通过同源重组方法,对B0013-1031中xylH的无义突变进行修复[21],获得回复突变株B0013-1031H。删除B0013-1031H中与葡萄糖摄取代谢相关的3个基因ptsG, manZ和glk[28-31],获得了木糖选择性利用菌株B0013-2011H。该菌株在以木糖为唯一碳源的M9培养基上正常生长,在以葡萄糖为唯一碳源的M9培养基上不能生长。可见删除ptsG、glk和manZ,B0013-2011H中葡萄糖利用途径被成功阻断。
2.2 葡萄糖/木糖选择性代谢大肠杆菌的生长特性
通过摇瓶培养试验,验证2种底物选择性菌株的生长特性。在以葡萄糖或木糖为唯一碳源的M9培养基中,接种后于37 ℃、200 r/min振荡培养12 h,B0013-2010利用葡萄糖生长,细胞密度达到5.08 (OD600);在木糖M9培养基中细胞密度维持初始值0.1 (OD600),基本不变(图1)。而B0013-2011H利用木糖生长至OD600为4.24,在葡萄糖M9培养基中细胞密度基本维持在初始值不变(图1)。

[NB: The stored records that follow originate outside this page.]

==> config.mk <==
export PLATFORM = sky130hd
export DESIGN_NAME = motion_control_flat
export DESIGN_NICKNAME = d
export VERILOG_FILES = /design/src/rtl/motion_control_if.sv /design/src/rtl/motion_control.sv /design/src/flat_wrapper.sv
export SDC_FILE = /design/constraint.sdc
export NUM_CORES = 1
export LEC_CHECK = 0
export ABC_AREA = 1
export CAP_MARGIN = 20
export CORE_MARGIN = 4
export CORE_UTILIZATION = 34
export DETAILED_ROUTE_END_ITERATION = 6
export PLACE_DENSITY = 0.56
export SLEW_MARGIN = 15
export SYNTH_ARGS = -nofsm -noshare
export SYNTH_HDL_FRONTEND = slang
export SYNTH_SLANG_ARGS = --single-unit
==> constraint.sdc <==
create_clock -name clk -period 3.1 [get_ports clk]
set_input_delay 0.465 -clock clk [delete_from_list [all_inputs] [get_ports clk]]
set_output_delay 0.465 -clock clk [all_outputs]
set_load 0.01 [all_outputs]
==> src/rtl/motion_control_if.sv <==
// Request and status bundle between the button-latch stage and the motion sequencer.
interface motion_control_if;
  logic [13:0] floorButton;
  logic [9:1]  internalButton;
  logic [2:0]  currentFloor;
  logic [1:0]  currentDirection;
  logic        doorState;
  logic        move;
  logic        buttonEnable;

  // Button-latch side: drives requests, observes car status.
  modport master (
    output floorButton, internalButton,
    input  currentFloor, currentDirection, doorState, move, buttonEnable
  );

  // Sequencer side.
  modport slave (
    input  floorButton, internalButton,
    output currentFloor, currentDirection, doorState, move, buttonEnable
  );
endinterface

==> src/rtl/motion_control.sv <==
// Collective-scheduling motion and door sequencer for a 7-floor elevator car.
// Define DOOR_BUTTON_EN to enable the car door-open/door-close buttons.
module motion_control #(
  parameter int unsigned TRAVEL_CYCLES = 4,
  parameter int unsigned DOOR_CYCLES   = 6
) (
  input  logic            clk,
  input  logic            reset,
  motion_control_if.slave bus
);
  localparam int unsigned TIMER_W    = 8;
  localparam int unsigned FLOOR_W    = 3;
  localparam int unsigned NUM_FLOORS = 7;

  localparam logic [1:0] DIR_STOP = 2'b00;
  localparam logic [1:0] DIR_UP   = 2'b10;
  localparam logic [1:0] DIR_DOWN = 2'b01;

  localparam logic [TIMER_W-1:0] TRAVEL_LOAD  = TIMER_W'(TRAVEL_CYCLES - 1);
  localparam logic [TIMER_W-1:0] DOOR_LOAD    = TIMER_W'(DOOR_CYCLES - 1);
  localparam logic [FLOOR_W-1:0] TOP_FLOOR    = FLOOR_W'(NUM_FLOORS);
  localparam logic [FLOOR_W-1:0] BOTTOM_FLOOR = FLOOR_W'(1);

  typedef enum logic [1:0] {IDLE = 2'd0, MOVING = 2'd1, DOOR_OPEN = 2'd2} state_t;

  state_t               state, state_nxt;
  logic [TIMER_W-1:0]   timer, timer_nxt;
  logic [FLOOR_W-1:0]   floor, floor_nxt;
  logic [1:0]           dir, dir_nxt;
  logic                 door, door_nxt;
  logic                 mv, mv_nxt;
  logic                 be, be_nxt;

  logic [NUM_FLOORS:0]  car, hall_up, hall_dn, req_at;
  logic                 req_above, req_below, beyond, stop_here, reopen;
  logic [FLOOR_W-1:0]   step;
  logic [1:0]           go_dir;

  // Per-floor request decode; index 0 is unused so floor numbers index directly.
  always_comb begin
    car     = '0;
    hall_up = '0;
    hall_dn = '0;
    for (int unsigned f = 1; f <= NUM_FLOORS; f++) begin
      car[FLOOR_W'(f)]     = bus.internalButton[4'(f)];
      hall_dn[FLOOR_W'(f)] = bus.floorButton[4'(2 * f - 2)];
      hall_up[FLOOR_W'(f)] = bus.floorButton[4'(2 * f - 1)];
    end
    req_at = car | hall_up | hall_dn;
  end

  // Floor reached at the end of the current leg, and whether the car should stop there.
  always_comb begin
    step = floor;
    if (dir == DIR_UP && floor != TOP_FLOOR)
      step = floor + FLOOR_W'(1);
    else if (dir == DIR_DOWN && floor != BOTTOM_FLOOR)
      step = floor - FLOOR_W'(1);

    req_above = 1'b0;
    req_below = 1'b0;
    beyond    = 1'b0;
    for (int unsigned g = 1; g <= NUM_FLOORS; g++) begin
      if (req_at[FLOOR_W'(g)] && FLOOR_W'(g) > floor) req_above = 1'b1;
      if (req_at[FLOOR_W'(g)] && FLOOR_W'(g) < floor) req_below = 1'b1;
      if (req_at[FLOOR_W'(g)] && dir == DIR_UP   && FLOOR_W'(g) > step) beyond = 1'b1;
      if (req_at[FLOOR_W'(g)] && dir == DIR_DOWN && FLOOR_W'(g) < step) beyond = 1'b1;
    end

    stop_here = car[step] | !beyond |
                ((dir == DIR_UP) ? hall_up[step] : hall_dn[step]);
  end

`ifdef DOOR_BUTTON_EN
  assign reopen = bus.internalButton[8];
`else
  assign reopen = 1'b0;
`endif

  // Next-state and registered-output logic.
  always_comb begin
    state_nxt = state;
    timer_nxt = timer;
    floor_nxt = floor;
    dir_nxt   = dir;
    door_nxt  = door;
    mv_nxt    = mv;
    go_dir    = DIR_STOP;

    case (state)
      IDLE: begin
        door_nxt = 1'b0;
        mv_nxt   = 1'b0;
        if (req_at[floor] || reopen) begin
          state_nxt = DOOR_OPEN;
          timer_nxt = DOOR_LOAD;
          door_nxt  = 1'b1;
          if (hall_up[floor])      dir_nxt = DIR_UP;
          else if (hall_dn[floor]) dir_nxt = DIR_DOWN;
        end else begin
          if ((dir == DIR_UP && req_above) || (dir == DIR_DOWN && req_below)) go_dir = dir;
          else if (req_above)                                                 go_dir = DIR_UP;
          else if (req_below)                                                 go_dir = DIR_DOWN;
          dir_nxt = go_dir;
          if (go_dir != DIR_STOP) begin
            state_nxt = MOVING;
            timer_nxt = TRAVEL_LOAD;
            mv_nxt    = 1'b1;
          end
        end
      end

      MOVING: begin
        if (timer != '0) begin
          timer_nxt = timer - TIMER_W'(1);
        end else begin
          floor_nxt = step;
          if (stop_here || step == TOP_FLOOR || step == BOTTOM_FLOOR || dir == DIR_STOP) begin
            state_nxt = DOOR_OPEN;
            timer_nxt = DOOR_LOAD;
            door_nxt  = 1'b1;
            mv_nxt    = 1'b0;
          end else begin
            timer_nxt = TRAVEL_LOAD;
          end
        end
      end

      DOOR_OPEN: begin
`ifdef DOOR_BUTTON_EN
        if (bus.internalButton[8]) begin
          timer_nxt = DOOR_LOAD;
        end else if (timer == '0) begin
          state_nxt = IDLE;
          door_nxt  = 1'b0;
        end else if (bus.internalButton[9]) begin
          timer_nxt = '0;
        end else begin
          timer_nxt = timer - TIMER_W'(1);
        end
`else
        if (timer == '0) begin
          state_nxt = IDLE;
          door_nxt  = 1'b0;
        end else begin
          timer_nxt = timer - TIMER_W'(1);
        end
`endif
      end

      default: begin
        state_nxt = IDLE;
        door_nxt  = 1'b0;
        mv_nxt    = 1'b0;
      end
    endcase

    be_nxt = (state_nxt != state) || (state_nxt == DOOR_OPEN);
  end

  always_ff @(posedge clk or negedge reset) begin
    if (!reset) begin
      state <= IDLE;
      timer <= '0;
      floor <= BOTTOM_FLOOR;
      dir   <= DIR_STOP;
      door  <= 1'b0;
      mv    <= 1'b0;
      be    <= 1'b0;
    end else begin
      state <= state_nxt;
      timer <= timer_nxt;
      floor <= floor_nxt;
      dir   <= dir_nxt;
      door  <= door_nxt;
      mv    <= mv_nxt;
      be    <= be_nxt;
    end
  end

  assign bus.currentFloor     = floor;
  assign bus.currentDirection = dir;
  assign bus.doorState        = door;
  assign bus.move             = mv;
  assign bus.buttonEnable     = be;
endmodule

图1 葡萄糖/木糖选择性菌株E. coli B0013-2010和 B0013-2011H的生长量
Fig.1 Biomass of E. coli B0013-2010 and B0013- 2011H on glucose or xylose
在其他条件相同时,B0013-2011H利用木糖生长的细胞密度略低于B0013-2010利用葡萄糖生长的细胞密度,这种差异可能会影响双菌株共发酵过程葡萄糖和木糖的同步利用。要调节2种菌株的菌体密度尽可能相同,以实现2种糖的同步利用,可以从以下几个方面进行尝试:在不同时间点接种;采用不同的接种量;或针对影响生长的因素进行遗传修饰[16]。研究2种底物选择性菌株的接种方法,便于调节两者生长尽可能一致。
在含有5 g/L葡萄糖和5 g/L木糖的培养基中,将B0013-2010PA和B0013-2011HPA分别单独培养,以及按不同比例接种混合培养,37 ℃、200 r/min培养12 h,测定细胞密度,结果见表3。加大菌株B0013-2011HPA的接种比例,可以适当提高混合培养物的细胞密度,但是仍低于单菌株培养细胞密度之和。将B0013-2011HPA分别提前2 h或1 h接种,然后再接种B0013-2010PA,继续培养12 h,则混合培养物的细胞密度分别达到9.48、9.16 OD600(表4)。
表3 B0013-2010PA和B0013-2011HPA分别培养及 不同比例接种培养的生长量
Table 3 Biomass of B0013-2010PA and B0013-2011HPA cultivated separately, and cooperatively at different inoculation ratio
表4 B0013-2010PA和B0013-2011HPA分别培养及 错开接种时间接种混合培养的生长量
Table 4 Biomass of B0013-2010PA and B0013-2011HPA cultivated separately, and cooperatively at different inoculation time
可见,将B0013-2011HPA提早2 h接种,可获得较高的细胞密度,是本研究双菌株共发酵过程比较好的接种方法。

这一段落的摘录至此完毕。